Ollard draws a long, shuddering breath, and then looks back at Billy, his face having regained some of its composure. “You want to see the Neko?” he says.

“Well, yeah,” Billy says. “I mean. Eventually. We can keep talking for a bit if you want.”

“It doesn’t matter,” Ollard says, rising. “We can talk on the way.”

“All right then. Let’s go.” Billy claps his hands on his thighs and gets out of the chair, leaving the creepy Americano on the little round table, untouched. They walk behind the counter, weaving between the three workers, who are involved in polishing nonexistent spots off the machines at the bar. Ollard hooks around into the supply room, and just past the big industrial refrigerator and the sinks, right in the spot where labor practices posters should be hanging in mandatory display, the Starbucks abruptly opens into a long corridor, grim and dingy, its walls a sort of dulled avocado, gone rippled from layers upon layers of paint. It has a dusty whiff about it, like a rarely visited back wing of an underfunded natural history museum, like a stuffed bison slowly rotting in an alcove.

“I’ve been alive for a long time,” Ollard says, as the two of them enter the corridor. His voice wavers.

“I’d heard that,” Billy says. They’re passing doors on either side; Billy wonders what he’d find if he opened them. “Lucifer said you’d been alive for like eighty years or something?”

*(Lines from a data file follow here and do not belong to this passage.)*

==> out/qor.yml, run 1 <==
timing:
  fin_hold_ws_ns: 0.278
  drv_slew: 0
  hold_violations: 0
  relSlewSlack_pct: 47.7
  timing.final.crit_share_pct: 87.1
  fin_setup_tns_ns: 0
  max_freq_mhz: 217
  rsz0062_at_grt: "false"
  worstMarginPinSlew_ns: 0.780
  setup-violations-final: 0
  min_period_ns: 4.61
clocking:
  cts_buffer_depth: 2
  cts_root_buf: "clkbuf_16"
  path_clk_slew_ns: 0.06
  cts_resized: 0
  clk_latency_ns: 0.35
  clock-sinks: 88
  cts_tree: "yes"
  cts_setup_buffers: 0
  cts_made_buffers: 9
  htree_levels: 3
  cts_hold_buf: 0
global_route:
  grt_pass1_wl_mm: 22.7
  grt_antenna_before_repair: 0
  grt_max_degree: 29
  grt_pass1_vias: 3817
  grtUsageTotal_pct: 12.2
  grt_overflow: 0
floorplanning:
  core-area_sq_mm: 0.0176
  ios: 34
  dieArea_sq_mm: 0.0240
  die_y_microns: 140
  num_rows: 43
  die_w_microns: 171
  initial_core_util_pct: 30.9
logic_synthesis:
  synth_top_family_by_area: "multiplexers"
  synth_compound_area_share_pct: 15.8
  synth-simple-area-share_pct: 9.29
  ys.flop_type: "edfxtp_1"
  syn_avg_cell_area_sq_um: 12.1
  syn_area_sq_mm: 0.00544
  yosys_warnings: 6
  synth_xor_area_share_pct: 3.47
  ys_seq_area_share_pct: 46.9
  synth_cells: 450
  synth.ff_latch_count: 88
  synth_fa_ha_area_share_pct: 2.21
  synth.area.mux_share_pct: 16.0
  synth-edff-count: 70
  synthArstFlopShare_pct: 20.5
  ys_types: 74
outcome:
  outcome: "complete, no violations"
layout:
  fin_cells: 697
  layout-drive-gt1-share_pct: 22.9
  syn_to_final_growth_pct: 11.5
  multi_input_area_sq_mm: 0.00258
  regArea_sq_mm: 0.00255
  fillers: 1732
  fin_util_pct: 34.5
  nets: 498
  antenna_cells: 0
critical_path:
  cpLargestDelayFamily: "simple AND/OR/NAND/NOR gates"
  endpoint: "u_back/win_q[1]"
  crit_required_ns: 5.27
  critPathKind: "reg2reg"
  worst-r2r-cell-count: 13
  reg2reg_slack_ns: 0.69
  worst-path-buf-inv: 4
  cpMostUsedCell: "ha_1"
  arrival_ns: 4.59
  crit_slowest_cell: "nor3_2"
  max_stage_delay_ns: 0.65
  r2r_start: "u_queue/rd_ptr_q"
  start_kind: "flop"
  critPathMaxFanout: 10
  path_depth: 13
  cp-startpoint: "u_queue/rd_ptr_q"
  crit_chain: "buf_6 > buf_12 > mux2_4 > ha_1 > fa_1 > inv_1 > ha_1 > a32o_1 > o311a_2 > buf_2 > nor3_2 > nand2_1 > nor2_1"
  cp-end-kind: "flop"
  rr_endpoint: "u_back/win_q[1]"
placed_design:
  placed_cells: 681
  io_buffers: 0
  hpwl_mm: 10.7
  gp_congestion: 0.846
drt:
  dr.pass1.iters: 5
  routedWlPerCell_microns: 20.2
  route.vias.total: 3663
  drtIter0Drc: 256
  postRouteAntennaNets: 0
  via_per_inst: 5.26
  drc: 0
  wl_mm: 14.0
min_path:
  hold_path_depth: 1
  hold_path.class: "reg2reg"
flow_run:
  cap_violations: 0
**config.mk**
```make
export PLATFORM = sky130hd
export DESIGN_NAME = lcc_ctrl
export DESIGN_NICKNAME = d
export VERILOG_FILES = /design/src/rtl/lcc_pkg.sv /design/src/rtl/lcc_ctrl.sv
export SDC_FILE = /design/constraint.sdc
export NUM_CORES = 1
export LEC_CHECK = 0
export BUFFER_PORTS_ARGS = -buffer_cell sky130_fd_sc_hd__buf_2
export CELL_PAD_IN_SITES_DETAIL_PLACEMENT = 1
export CELL_PAD_IN_SITES_GLOBAL_PLACEMENT = 1
export CORE_MARGIN = 3
export CORE_UTILIZATION = 30
export CTS_CLUSTER_DIAMETER = 30
export CTS_CLUSTER_SIZE = 12
export DETAILED_ROUTE_END_ITERATION = 8
export GPL_TIMING_DRIVEN = 0
export PLACE_DENSITY = 0.83
export SLEW_MARGIN = 20
export SYNTH_ARGS = -nofsm -noshare
export SYNTH_HDL_FRONTEND = slang
export SYNTH_SLANG_ARGS = --single-unit
```
**constraint.sdc**
```tcl
create_clock -name clock -period 1.51 [get_ports clock]
set_clock_uncertainty 0.2 [all_clocks]
set_input_delay 0.2265 -clock clock [delete_from_list [all_inputs] [get_ports clock]]
set_output_delay 0.2265 -clock clock [all_outputs]
set_load 0.01 [all_outputs]
```
File: src/hdl/assert_macros.svh
// Assertion helpers used by the controller RTL.
// Each macro builds one labeled concurrent assertion, clocked on the rising
// edge and disabled while reset is high.
`ifndef ASSERT_MACROS_SVH
`define ASSERT_MACROS_SVH

// Consequent must hold in the same cycle as the antecedent.
`define ASSERT_SAME(label, clk, rst, cond, prop, msg) \
  label: assert property (@(posedge clk) disable iff (rst) (cond) |-> (prop)) \
    else $error(msg);

// Consequent must hold in the cycle after the antecedent.
`define ASSERT_NEXT(label, clk, rst, cond, prop, msg) \
  label: assert property (@(posedge clk) disable iff (rst) (cond) |=> (prop)) \
    else $error(msg);

`endif

File: src/hdl/csmatx_pkg.sv
// ----------------------------------------------------------------------------
// csmatx_pkg
// Shared widths, codes and reset values for the airtime-limited CSMA
// transmit controller.
// ----------------------------------------------------------------------------
`timescale 1ns / 1ps
`default_nettype none

package csmatx_pkg;

  // Width of timestamps and airtime accumulators.
  localparam int TIME_W = 32;

  // Event codes on the operation field.
  localparam logic [2:0] OP_TICK    = 3'd0;
  localparam logic [2:0] OP_SEND    = 3'd1;
  localparam logic [2:0] OP_CCA     = 3'd2;
  localparam logic [2:0] OP_TX_DONE = 3'd3;
  localparam logic [2:0] OP_TIMEOUT = 3'd4;

  // Radio action codes.
  localparam logic [2:0] ACT_NONE  = 3'd0;
  localparam logic [2:0] ACT_CCA   = 3'd1;
  localparam logic [2:0] ACT_TX    = 3'd2;
  localparam logic [2:0] ACT_RX    = 3'd3;
  localparam logic [2:0] ACT_RESET = 3'd4;

  // Send confirm status codes.
  localparam logic [1:0] CONF_SUCCESS = 2'd0;
  localparam logic [1:0] CONF_BUSY    = 2'd1;
  localparam logic [1:0] CONF_NO_ACK  = 2'd2;
  localparam logic [1:0] CONF_LIMITED = 2'd3;

  // Register indexes (byte address divided by four).
  localparam logic [2:0] REG_PERMIT   = 3'd0;
  localparam logic [2:0] REG_WINDOW   = 3'd1;
  localparam logic [2:0] REG_INTERVAL = 3'd2;
  localparam logic [2:0] REG_OVERHEAD = 3'd3;
  localparam logic [2:0] REG_MAX_LEN  = 3'd4;
  localparam logic [2:0] REG_PAD      = 3'd5;

  // Register reset values: one hour plus three minutes window, 350 s permit.
  localparam logic [TIME_W-1:0] PERMIT_RST   = TIME_W'(360000 - 10000);
  localparam logic [TIME_W-1:0] WINDOW_RST   = TIME_W'(3600000 + 180000);
  localparam logic [15:0]       INTERVAL_RST = 16'd50;
  localparam logic [7:0]        OVERHEAD_RST = 8'd10;
  localparam logic [7:0]        MAX_LEN_RST  = 8'd30;
  localparam logic [7:0]        PAD_RST      = 8'd30;

endpackage

`default_nettype wire

File: src/hdl/csma_tx_controller_duty_limit.sv
// ----------------------------------------------------------------------------
// csma_tx_controller_duty_limit
// CSMA transmit controller with a cumulative airtime limit per window.
// Each event beat yields one result beat telling the radio what to do.
// ----------------------------------------------------------------------------
//  Channel  | Handshake                   | Payload
//  ---------+-----------------------------+-------------------------------------
//  cmd      | cmd_valid / cmd_ready       | operation, now_ms, payload_len,
//           |                             | cca_status
//  res      | res_valid / res_ready       | radio_action, pad_bytes,
//           |                             | confirm_valid, confirm_status,
//           |                             | dropped, send_limited
//  apb      | psel, penable, pwrite, pready | paddr, pwdata, prdata
//
//  One event is accepted per cycle while no result is stalled; its result
//  appears in the next cycle, from the single result register behind the event logic.
//  cmd_ready is high while the result register is empty or being drained,
//  so a stalled result holds off new events without losing one.
//  Synchronous reset returns the controller to idle with zero airtime and
//  the registers at their defaults; no clearing pass is needed.
// ----------------------------------------------------------------------------
`timescale 1ns / 1ps
`default_nettype none

`include "assert_macros.svh"

module csma_tx_controller_duty_limit (
  input  wire logic        clk,
  input  wire logic        rst,
  // Event channel
  input  wire logic        cmd_valid,
  output logic             cmd_ready,
  input  wire logic [2:0]  operation,
  input  wire logic [31:0] now_ms,
  input  wire logic [7:0]  payload_len,
  input  wire logic [1:0]  cca_status,
  // Result channel
  output logic             res_valid,
  input  wire logic        res_ready,
  output logic [2:0]       radio_action,
  output logic [7:0]       pad_bytes,
  output logic             confirm_valid,
  output logic [1:0]       confirm_status,
  output logic             dropped,
  output logic             send_limited,
  // Configuration port
  input  wire logic        psel,
  input  wire logic        penable,
  input  wire logic        pwrite,
  input  wire logic [4:0]  paddr,
  input  wire logic [31:0] pwdata,
  output logic [31:0]      prdata,
  output logic             pready
);

  localparam int TW = csmatx_pkg::TIME_W;

  // Controller phase codes.
  localparam logic [1:0] PH_IDLE = 2'd0;
  localparam logic [1:0] PH_CCA  = 2'd1;
  localparam logic [1:0] PH_TX   = 2'd2;

  // Configuration registers.
  logic [TW-1:0] permit_time;
  logic [TW-1:0] window_period;
  logic [15:0]   check_interval;
  logic [7:0]    tx_overhead;
  logic [7:0]    max_payload;
  logic [7:0]    pad_target;

  // Controller state.
  logic [1:0]    phase;
  logic [1:0]    phase_next;
  logic          limit_active;
  logic          limit_active_next;
  logic [TW-1:0] tx_start_time;
  logic [TW-1:0] tx_start_time_next;
  logic [TW-1:0] airtime_total;
  logic [TW-1:0] airtime_total_next;
  logic [TW-1:0] window_start;
  logic [TW-1:0] window_start_next;
  logic [TW-1:0] last_check;
  logic [TW-1:0] last_check_next;
  logic [7:0]    held_length;
  logic [7:0]    held_length_next;

  // Result fields before the output register.
  logic [2:0]    action_next;
  logic [7:0]    pad_next;
  logic          cvalid_next;
  logic [1:0]    cstat_next;
  logic          drop_next;

  // Intermediate arithmetic.
  logic          cmd_fire;
  logic          cfg_write;
  logic [2:0]    reg_index;
  logic [TW-1:0] since_check;
  logic [TW-1:0] since_window;
  logic [TW-1:0] tx_elapsed;
  logic [TW+1:0] airtime_sum;
  logic [TW-1:0] airtime_sat;

  assign cmd_ready = !res_valid || res_ready;
  assign cmd_fire  = cmd_valid && cmd_ready;
  assign pready    = 1'b1;
  assign reg_index = paddr[4:2];
  assign cfg_write = psel && penable && pwrite && pready;

  // Configuration writes.
  always_ff @(posedge clk) begin
    if (rst) begin
      permit_time    <= csmatx_pkg::PERMIT_RST;
      window_period  <= csmatx_pkg::WINDOW_RST;
      check_interval <= csmatx_pkg::INTERVAL_RST;
      tx_overhead    <= csmatx_pkg::OVERHEAD_RST;
      max_payload    <= csmatx_pkg::MAX_LEN_RST;
      pad_target     <= csmatx_pkg::PAD_RST;
    end else if (cfg_write) begin
      unique case (reg_index)
        csmatx_pkg::REG_PERMIT:   permit_time    <= pwdata[TW-1:0];
        csmatx_pkg::REG_WINDOW:   window_period  <= pwdata[TW-1:0];
        csmatx_pkg::REG_INTERVAL: check_interval <= pwdata[15:0];
        csmatx_pkg::REG_OVERHEAD: tx_overhead    <= pwdata[7:0];
        csmatx_pkg::REG_MAX_LEN:  max_payload    <= pwdata[7:0];
        csmatx_pkg::REG_PAD:      pad_target     <= pwdata[7:0];
        default: ;
      endcase
    end
  end

  // Register readback.
  always_comb begin
    unique case (reg_index)
      csmatx_pkg::REG_PERMIT:   prdata = permit_time;
      csmatx_pkg::REG_WINDOW:   prdata = window_period;
      csmatx_pkg::REG_INTERVAL: prdata = {16'd0, check_interval};
      csmatx_pkg::REG_OVERHEAD: prdata = {24'd0, tx_overhead};
      csmatx_pkg::REG_MAX_LEN:  prdata = {24'd0, max_payload};
      csmatx_pkg::REG_PAD:      prdata = {24'd0, pad_target};
      default:                  prdata = 32'd0;
    endcase
  end

  // Elapsed times wrap modulo the timestamp width.
  assign since_check  = now_ms - last_check;
  assign since_window = now_ms - window_start;
  assign tx_elapsed   = now_ms - tx_start_time;

  // Total plus elapsed plus overhead in one add; saturating once is the same
  // as saturating after each of the two additions.
  assign airtime_sum = {2'b00, airtime_total} + {2'b00, tx_elapsed}
                     + {{(TW-6){1'b0}}, tx_overhead};
  assign airtime_sat = (airtime_sum[TW+1:TW] != 2'b00) ? {TW{1'b1}} : airtime_sum[TW-1:0];

  // Event handling for one beat.
  always_comb begin
    phase_next         = phase;
    limit_active_next  = limit_active;
    tx_start_time_next = tx_start_time;
    airtime_total_next = airtime_total;
    window_start_next  = window_start;
    last_check_next    = last_check;
    held_length_next   = held_length;
    action_next        = csmatx_pkg::ACT_NONE;
    pad_next           = 8'd0;
    cvalid_next        = 1'b0;
    cstat_next         = csmatx_pkg::CONF_SUCCESS;
    drop_next          = 1'b0;

    unique case (operation)
      csmatx_pkg::OP_TICK: begin
        // Window expiry is checked at most once per check interval.
        if (since_check >= {{(TW-16){1'b0}}, check_interval}) begin
          last_check_next = now_ms;
          if (since_window > window_period) begin
            window_start_next  = now_ms;
            airtime_total_next = '0;
            limit_active_next  = 1'b0;
          end
        end
      end
      csmatx_pkg::OP_SEND: begin
        // Busy beats are dropped; the limit is checked before the length.
        priority if (phase != PH_IDLE) begin
          drop_next = 1'b1;
        end else if (limit_active) begin
          cvalid_next = 1'b1;
          cstat_next  = csmatx_pkg::CONF_LIMITED;
        end else if (payload_len > max_payload) begin
          drop_next = 1'b1;
        end else begin
          held_length_next = payload_len;
          phase_next       = PH_CCA;
          action_next      = csmatx_pkg::ACT_CCA;
        end
      end
      csmatx_pkg::OP_CCA: begin
        if (phase == PH_CCA) begin
          if (cca_status == 2'd0) begin
            tx_start_time_next = now_ms;
            phase_next         = PH_TX;
            action_next        = csmatx_pkg::ACT_TX;
            pad_next = (held_length < pad_target) ? (pad_target - held_length) : 8'd0;
          end else begin
            phase_next  = PH_IDLE;
            action_next = csmatx_pkg::ACT_RX;
            cvalid_next = 1'b1;
            cstat_next  = csmatx_pkg::CONF_BUSY;
          end
        end
      end
      csmatx_pkg::OP_TX_DONE: begin
        if (phase == PH_TX) begin
          airtime_total_next = airtime_sat;
          if (airtime_sat > permit_time) begin
            limit_active_next = 1'b1;
          end
          phase_next  = PH_IDLE;
          action_next = csmatx_pkg::ACT_RX;
          cvalid_next = 1'b1;
          cstat_next  = csmatx_pkg::CONF_SUCCESS;
        end
      end
      csmatx_pkg::OP_TIMEOUT: begin
        if (phase != PH_IDLE) begin
          phase_next  = PH_IDLE;
          action_next = csmatx_pkg::ACT_RESET;
          cvalid_next = 1'b1;
          cstat_next  = csmatx_pkg::CONF_NO_ACK;
        end
      end
      default: ;
    endcase
  end

  // Control state updates on each accepted beat.
  always_ff @(posedge clk) begin
    if (rst) begin
      phase         <= PH_IDLE;
      limit_active  <= 1'b0;
      tx_start_time <= '0;
      airtime_total <= '0;
      window_start  <= '0;
      last_check    <= '0;
      held_length   <= 8'd0;
    end else if (cmd_fire) begin
      phase         <= phase_next;
      limit_active  <= limit_active_next;
      tx_start_time <= tx_start_time_next;
      airtime_total <= airtime_total_next;
      window_start  <= window_start_next;
      last_check    <= last_check_next;
      held_length   <= held_length_next;
    end
  end

  // Result register valid flag.
  always_ff @(posedge clk) begin
    if (rst) begin
      res_valid <= 1'b0;
    end else if (cmd_fire) begin
      res_valid <= 1'b1;
    end else if (res_ready) begin
      res_valid <= 1'b0;
    end
  end

  // Result register payload.
  always_ff @(posedge clk) begin
    if (cmd_fire) begin
      radio_action   <= action_next;
      pad_bytes      <= pad_next;
      confirm_valid  <= cvalid_next;
      confirm_status <= cstat_next;
      dropped        <= drop_next;
      send_limited   <= limit_active_next;
    end
  end

  // Checks on the controller's own behavior.
  `ASSERT_NEXT(a_busy_send_dropped, clk, rst, cmd_fire && (operation == csmatx_pkg::OP_SEND) && (phase != PH_IDLE), res_valid && dropped && (radio_action == csmatx_pkg::ACT_NONE), "send beat while busy was not dropped")
  `ASSERT_SAME(a_tx_phase, clk, rst, res_valid && (radio_action == csmatx_pkg::ACT_TX), phase == PH_TX, "start transmit shown without transmit phase")
  `ASSERT_SAME(a_limit_clear, clk, rst, $fell(limit_active), $past(rst) || $past(cmd_fire && (operation == csmatx_pkg::OP_TICK)), "airtime limit cleared outside a tick")

endmodule

`default_nettype wire
--- src/rtl/nsss_pkg.sv ---
// ----------------------------------------------------------------------------
// nsss_pkg
// Shared types and command codes for the sorting cell chain.
// ----------------------------------------------------------------------------
package nsss_pkg;

	localparam int DATA_W = 32;

	// cell commands
	localparam logic [1:0] OP_HOLD   = 2'd0;
	localparam logic [1:0] OP_SHIFT  = 2'd1;
	localparam logic [1:0] OP_INSERT = 2'd2;

	// command broadcast to every cell of the chain
	typedef struct packed {
		logic [1:0]               op;
		logic signed [DATA_W-1:0] data;
	} cell_cmd_t;

endpackage

--- src/rtl/nsss_cell.sv ---
// ----------------------------------------------------------------------------
// nsss_cell
// One slot of the sorted chain: holds a value, keeps it, takes the new
// value, or takes a neighbor's value on shift and insert.
// ----------------------------------------------------------------------------
module nsss_cell
	import nsss_pkg::*;
(
	input  logic                     clk,
	input  cell_cmd_t                cmd,
	input  logic                     occ,
	input  logic signed [DATA_W-1:0] left_value,
	input  logic                     left_stay,
	input  logic signed [DATA_W-1:0] right_value,
	output logic signed [DATA_W-1:0] value,
	output logic                     stay
);

	logic signed [DATA_W-1:0] value_q;

	// an occupied slot not above the new value keeps its place on insert
	assign stay  = occ && (value_q <= cmd.data);
	assign value = value_q;

	// slot update
	always_ff @(posedge clk) begin
		case (cmd.op)
			OP_SHIFT: begin
				value_q <= right_value;
			end
			OP_INSERT: begin
				if (!stay) begin
					value_q <= left_stay ? cmd.data : left_value;
				end
			end
			default: begin
			end
		endcase
	end

endmodule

“Oh, longer than that,” Ollard says. “Before that I was just off the radar, I guess. I was … very subtle.”

“It’s a good trick,” Billy says, encouragingly. He looks over his shoulder, back down the hallway, making sure that he can still see the Starbucks supply room. If he can make it back there he can make it back to the door that leads out to the street, and for some reason he believes that if he makes it back out to the street, he’ll be safe.